▶ **Problem**
Locate the string "shown" in the listing below. Copy every line where it is found.

▶ **Material for the task**
──────
==> try-indigo: inputs <==
==> flow/design.v <==
module gca_dlnv(
    input [31:0]    coord0,
    input [31:0]    coord1,
    input           ld,
    input           step,
    input           CLK,
    output          FC,
    output [20:0]   ADDR
);
    reg         [15:0] x0;
    reg         [15:0] y0;
    wire        [15:0] x1;
    wire        [15:0] y1;
    reg  signed [15:0] dx, dy;
    reg  signed [15:0] sx, sy;
    reg  signed [15:0] error;
    wire signed [15:0] e2;
    assign x1 = {5'b0, coord1[10:0]};
    assign y1 = {6'b0, coord1[20:11]};
    assign e2 = error <<< 1;
    assign ADDR = {y0[9:0], x0[10:0]};
    assign FC = !ld && (x0 == x1 && y0 == y1 || e2 >= dy && x0 == x1 || e2 <= dx && y0 == y1);
    always @(posedge CLK) begin
        if(ld) begin
            x0 <= {5'b0, coord0[10:0]};
            y0 <= {6'b0, coord0[20:11]};
            sx <= (x0 > x1) ? -16'd1 : 16'd1;
            sy <= (y0 > y1) ? -16'd1 : 16'd1;
            dx <= (x0 < x1) ? (x1 - x0) : (x0 - x1);
            dy <= (y1 < y0) ? (y1 - y0) : (y0 - y1);
            error <= dx + dy;
        end
        if(step && !ld) begin
            if(e2 >= dy) x0 <= x0 + sx;
            if(e2 <= dx) y0 <= y0 + sy;
            if(e2 >= dy && e2 <= dx)
                error <= error + dx + dy;
            else if(e2 >= dy)
                error <= error + dy;
            else if(e2 <= dx)
                error <= error + dx;
        end
    end
endmodule
==> flow/run.sh <==
#!/bin/bash
# the make line also repeats each setting of config.mk as NAME=value (left out here)
make -C /OpenROAD-flow-scripts/flow DESIGN_CONFIG=/design/flow/config.mk WORK_HOME=/design/flow/orfs CLKGATE_MAP_FILE= finish
==> flow/config.mk <==
export PLATFORM = sky130hd
export DESIGN_NAME = gca_dlnv
export DESIGN_NICKNAME = gca_dlnv
export VERILOG_FILES = /design/flow/design.v
export SDC_FILE = /design/flow/constraint.sdc
export NUM_CORES = 4
export LEC_CHECK = 0
export CAP_MARGIN = 0
export CORE_MARGIN = 8
export CORE_UTILIZATION = 40
export CTS_CLUSTER_SIZE = 49
export GPL_TIMING_DRIVEN = 0
export MIN_ROUTING_LAYER = met2
export SETUP_SLACK_MARGIN = 1.18
export SLEW_MARGIN = 20
==> flow/constraint.sdc <==
create_clock -name core_clock -period 4.79 [get_ports {CLK}]
set_input_delay 0.9580 -clock core_clock [delete_from_list [all_inputs] [get_ports {CLK}]]
set_output_delay 0.9580 -clock core_clock [all_outputs]
set_load 0.01 [all_outputs]
==> try-amber (differences from try-indigo) <==
Settings changed: ABC_AREA from default to 1, CAP_MARGIN 0 to 5, CORE_MARGIN 8 to 2, CORE_UTILIZATION 40 to 72, CTS_CLUSTER_DIAMETER from default to 376, CTS_CLUSTER_SIZE 49 to 99, GPL_TIMING_DRIVEN 0 to default, MIN_ROUTING_LAYER met2 to default, SETUP_SLACK_MARGIN 1.18 to 0.25.
==> flow/constraint.sdc (replaced) <==
create_clock -name core_clock -period 4.06 [get_ports {CLK}]
set_input_delay 0.8120 -clock core_clock [delete_from_list [all_inputs] [get_ports {CLK}]]
set_output_delay 0.8120 -clock core_clock [all_outputs]
set_load 0.01 [all_outputs]
==> comparison table <==
	try-amber	try-indigo
Worst Max-Slew Pin Slew	704.1 ps	863.2 ps
XOR/XNOR Area Share	7.636%	7.915%
Clock slew seen by the registers of the worst setup and hold paths	60 ps	80 ps
Uppermost layer routed	met4	met5
Net count entering floorplan	1924	1498
Worst hold slack	532.5 ps	559.1 ps
Status	no timing/DRC/antenna violations	no timing/DRC/antenna violations
Unrepaired setup endpoints after global routing	false	true
Arrival time at the worst endpoint	2910 ps	3010 ps
Cell count listed in synth_stat.txt	1689	1263
Net count reported at finish	1970	1643
Chip area estimate from yosys synthesis	11130 sq um	10350 sq um
Synthesis-to-finish area growth	9.570%	23.85%
Routed wire per std cell	16.97 um	19.01 um
Share of the synthesized area in the top cell type	17.77%	19.09%
Drt initial violations	1137	2457

---

==> run a <==
Starts from the design.v that is shown in full above.
Settings: LEC_CHECK=0, CAP_MARGIN=25, CORE_ASPECT_RATIO=0.5, CORE_MARGIN=2, CORE_UTILIZATION=30, CTS_CLUSTER_DIAMETER=100, CTS_CLUSTER_SIZE=15, PLACE_DENSITY_LB_ADDON=0.12, SLEW_MARGIN=20, TNS_END_PERCENT=5; clock period 5.0 ns.
run.sh (not shown) runs the stock make flow with config.mk's settings and CLKGATE_MAP_FILE=.
==> inputs of run b, as changes to run a <==
==> flow/config.mk (replaced) <==
export PLATFORM = sky130hd
export DESIGN_NAME = gca_dlnv
export DESIGN_NICKNAME = gca_dlnv
export VERILOG_FILES = /design/flow/design.v
export SDC_FILE = /design/flow/constraint.sdc
export NUM_CORES = 4
export LEC_CHECK = 0
export CAP_MARGIN = 20
export CORE_MARGIN = 2
export CORE_UTILIZATION = 66
export SETUP_SLACK_MARGIN = 1.0
export SLEW_MARGIN = 20
==> flow/constraint.sdc (replaced) <==
create_clock -name core_clock -period 3.9 [get_ports {CLK}]
set_input_delay 0.7800 -clock core_clock [delete_from_list [all_inputs] [get_ports {CLK}]]
set_output_delay 0.7800 -clock core_clock [all_outputs]
set_load 0.01 [all_outputs]
==> inputs of run c, as changes to run a <==
==> flow/config.mk (replaced) <==
export PLATFORM = sky130hd
export DESIGN_NAME = gca_dlnv
export DESIGN_NICKNAME = gca_dlnv
export VERILOG_FILES = /design/flow/design.v
export SDC_FILE = /design/flow/constraint.sdc
export NUM_CORES = 4
export LEC_CHECK = 0
export CAP_MARGIN = 20
export CORE_MARGIN = 2
export CORE_UTILIZATION = 11
export SLEW_MARGIN = 20
==> flow/constraint.sdc (replaced) <==
create_clock -name core_clock -period 5.19 [get_ports {CLK}]
set_input_delay 1.0380 -clock core_clock [delete_from_list [all_inputs] [get_ports {CLK}]]
set_output_delay 1.0380 -clock core_clock [all_outputs]
set_load 0.01 [all_outputs]
==> notes.md <==
impl run done, here's what came out: non-clock buffer share of cell area 0.0696, met2 wire length 13.8 mm, vias in the first global route 9,174, Place WS 0.283 ns, status no timing/DRC/antenna violations, clock-cell share of area 0.0253
Source of the figures above: run a

==> notes.md <==
impl run done, here's what came out: WL met3 1.02 mm, routed vias 9,123, Place WS 0.500 ns, non-clock buffer share of cell area 0.0635, status no timing/DRC/antenna violations, Port Buffers 66, clock-cell share of area 0.0242, hold crit path type flop to flop, top cells by count, synth 158 x ha_1, 102 x inv_1, 95 x a21oi_1, met2 wire length 12.9 mm
Source of the figures above: run c

==> notes.md <==
impl run done, here's what came out: status finished with violations, SO Faults setup timing, Setup WS post-layout -0.370 ns, Place WS -0.000171 ns, vias in the first global route 10,398, Post-synth ARST share 0, met2 wire length 17.1 mm, non-clock buffer share of cell area 0.156, final setup violating endpoints 3
Source of the figures above: run b


---

==> job 5096: inputs <==
Starts from the design.v that is shown in full above.
Settings: LEC_CHECK=0, CAP_MARGIN=20, CORE_MARGIN=2, CORE_UTILIZATION=40, SLEW_MARGIN=20; clock period 4.56 ns.
==> job 1794 (differences from job 5096) <==
--- a/flow/config.mk
+++ b/flow/config.mk
@@ -9,3 +9,8 @@
 export CORE_MARGIN = 2
-export CORE_UTILIZATION = 40
+export CORE_UTILIZATION = 72
+export CTS_CLUSTER_DIAMETER = 32
+export CTS_CLUSTER_SIZE = 80
+export MAX_ROUTING_LAYER = met4
+export PLACE_DENSITY_LB_ADDON = 0.04
+export SETUP_SLACK_MARGIN = 1.27
 export SLEW_MARGIN = 20
==> flow/constraint.sdc (replaced) <==
create_clock -name core_clock -period 4.52 [get_ports {CLK}]
set_input_delay 0.9040 -clock core_clock [delete_from_list [all_inputs] [get_ports {CLK}]]
set_output_delay 0.9040 -clock core_clock [all_outputs]
set_load 0.01 [all_outputs]
==> job 7783 (differences from job 5096) <==
--- a/flow/config.mk
+++ b/flow/config.mk
@@ -9,3 +9,6 @@
 export CORE_MARGIN = 2
-export CORE_UTILIZATION = 40
+export CORE_UTILIZATION = 72
+export CTS_CLUSTER_DIAMETER = 41
+export HOLD_SLACK_MARGIN = -0.1
 export SLEW_MARGIN = 20
+export TNS_END_PERCENT = 40
==> flow/constraint.sdc (replaced) <==
create_clock -name core_clock -period 3.78 [get_ports {CLK}]
set_input_delay 0.7560 -clock core_clock [delete_from_list [all_inputs] [get_ports {CLK}]]
set_output_delay 0.7560 -clock core_clock [all_outputs]
set_load 0.01 [all_outputs]
==> summary of the runs <==
Job 1794 ran to the end with no violations. Job 7783 finished with setup timing left. Job 5096 went through all stages and came out clean.
Synthesized cell count is the same in job 1794 and job 5096.
In job 1794 the worst hold slack is better than in job 5096, by 0.049 ns.
Against job 1794, the via count of job 7783 is lower by about 7%.
Flip-flop count is the same in job 1794 and job 5096.
In job 1794 the wire length is higher than in job 5096, by 24%.

---

==> build 97 <==
RTL: the design.v shown in full above, as it stands there.
==> flow/config.mk <==
export PLATFORM = sky130hd
export DESIGN_NAME = gca_dlnv
export DESIGN_NICKNAME = gca_dlnv
export VERILOG_FILES = /design/flow/design.v
export SDC_FILE = /design/flow/constraint.sdc
export NUM_CORES = 4
export LEC_CHECK = 0
export ABC_AREA = 1
export CAP_MARGIN = 15
export CELL_PAD_IN_SITES_GLOBAL_PLACEMENT = 1
export CORE_ASPECT_RATIO = 1.45
export CORE_MARGIN = 5
export CORE_UTILIZATION = 32
export CTS_CLUSTER_DIAMETER = 356
export GPL_ROUTABILITY_DRIVEN = 1
export GPL_TIMING_DRIVEN = 1
export MIN_ROUTING_LAYER = met2
export PLACE_DENSITY_LB_ADDON = 0.18
export SLEW_MARGIN = 20
export TNS_END_PERCENT = 55
==> flow/constraint.sdc <==
create_clock -name core_clock -period 4.27 [get_ports {CLK}]
set_input_delay 0.8540 -clock core_clock [delete_from_list [all_inputs] [get_ports {CLK}]]
set_output_delay 0.8540 -clock core_clock [all_outputs]
set_load 0.01 [all_outputs]
==> build 19 (differences from build 97) <==
ABC_AREA = default   (was 1)
CAP_MARGIN = 20   (was 15)
CELL_PAD_IN_SITES_GLOBAL_PLACEMENT = default   (was 1)
CORE_ASPECT_RATIO = default   (was 1.45)
CORE_MARGIN = 2   (was 5)
CORE_UTILIZATION = 58   (was 32)
CTS_CLUSTER_DIAMETER = default   (was 356)
GPL_ROUTABILITY_DRIVEN = default   (was 1)
GPL_TIMING_DRIVEN = default   (was 1)
MIN_ROUTING_LAYER = default   (was met2)
PLACE_DENSITY_LB_ADDON = default   (was 0.18)
TNS_END_PERCENT = default   (was 55)
==> flow/constraint.sdc (replaced) <==
create_clock -name core_clock -period 2.53 [get_ports {CLK}]
set_input_delay 0.5060 -clock core_clock [delete_from_list [all_inputs] [get_ports {CLK}]]
set_output_delay 0.5060 -clock core_clock [all_outputs]
set_load 0.01 [all_outputs]
==> comparison table <==
quantity	build 19	build 97
Result of the run	did not finish	no timing/DRC/antenna violations
Failing step	global routing	-
Worst setup slack before clock tree synthesis	-1.27 ns	0.126 ns
AND-OR/OR-AND Cells, Area Fraction	0.253	0.170
Net Count, Synth	1,498	1,924
Post-CTS Resized	215	0
Die span in y	138 microns	235 microns
Overall die width	138 microns	165 microns
Cell area after technology mapping	10,400 sq um	11,100 sq um
Yosys Instances	1,263	1,689
Average footprint of a synthesized cell	8.20 sq um	6.59 sq um
Synth Area in Simple Gates	0.158	0.274
Routability congestion estimate from global placement	1.01	0.938
Share of the synthesized area in the top cell type	0.191	0.178
Core Util at FP	0.597	0.323
Post-CTS setup-driven buffer insertion count	48	0
Total die size	18,900 sq um	38,700 sq um
XOR/XNOR Fraction of Synth Area	0.0792	0.0764
Standard-cell row count	48	82
Multiplexer share of the synthesized area	0.0421	0.00180
Number of placed instances, taps included	1,863	2,188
──────
▶ **Written answer**
Starts from the design.v that is shown in full above.
run.sh (not shown) runs the stock make flow with config.mk's settings and CLKGATE_MAP_FILE=.
Starts from the design.v that is shown in full above.
RTL: the design.v shown in full above, as it stands there.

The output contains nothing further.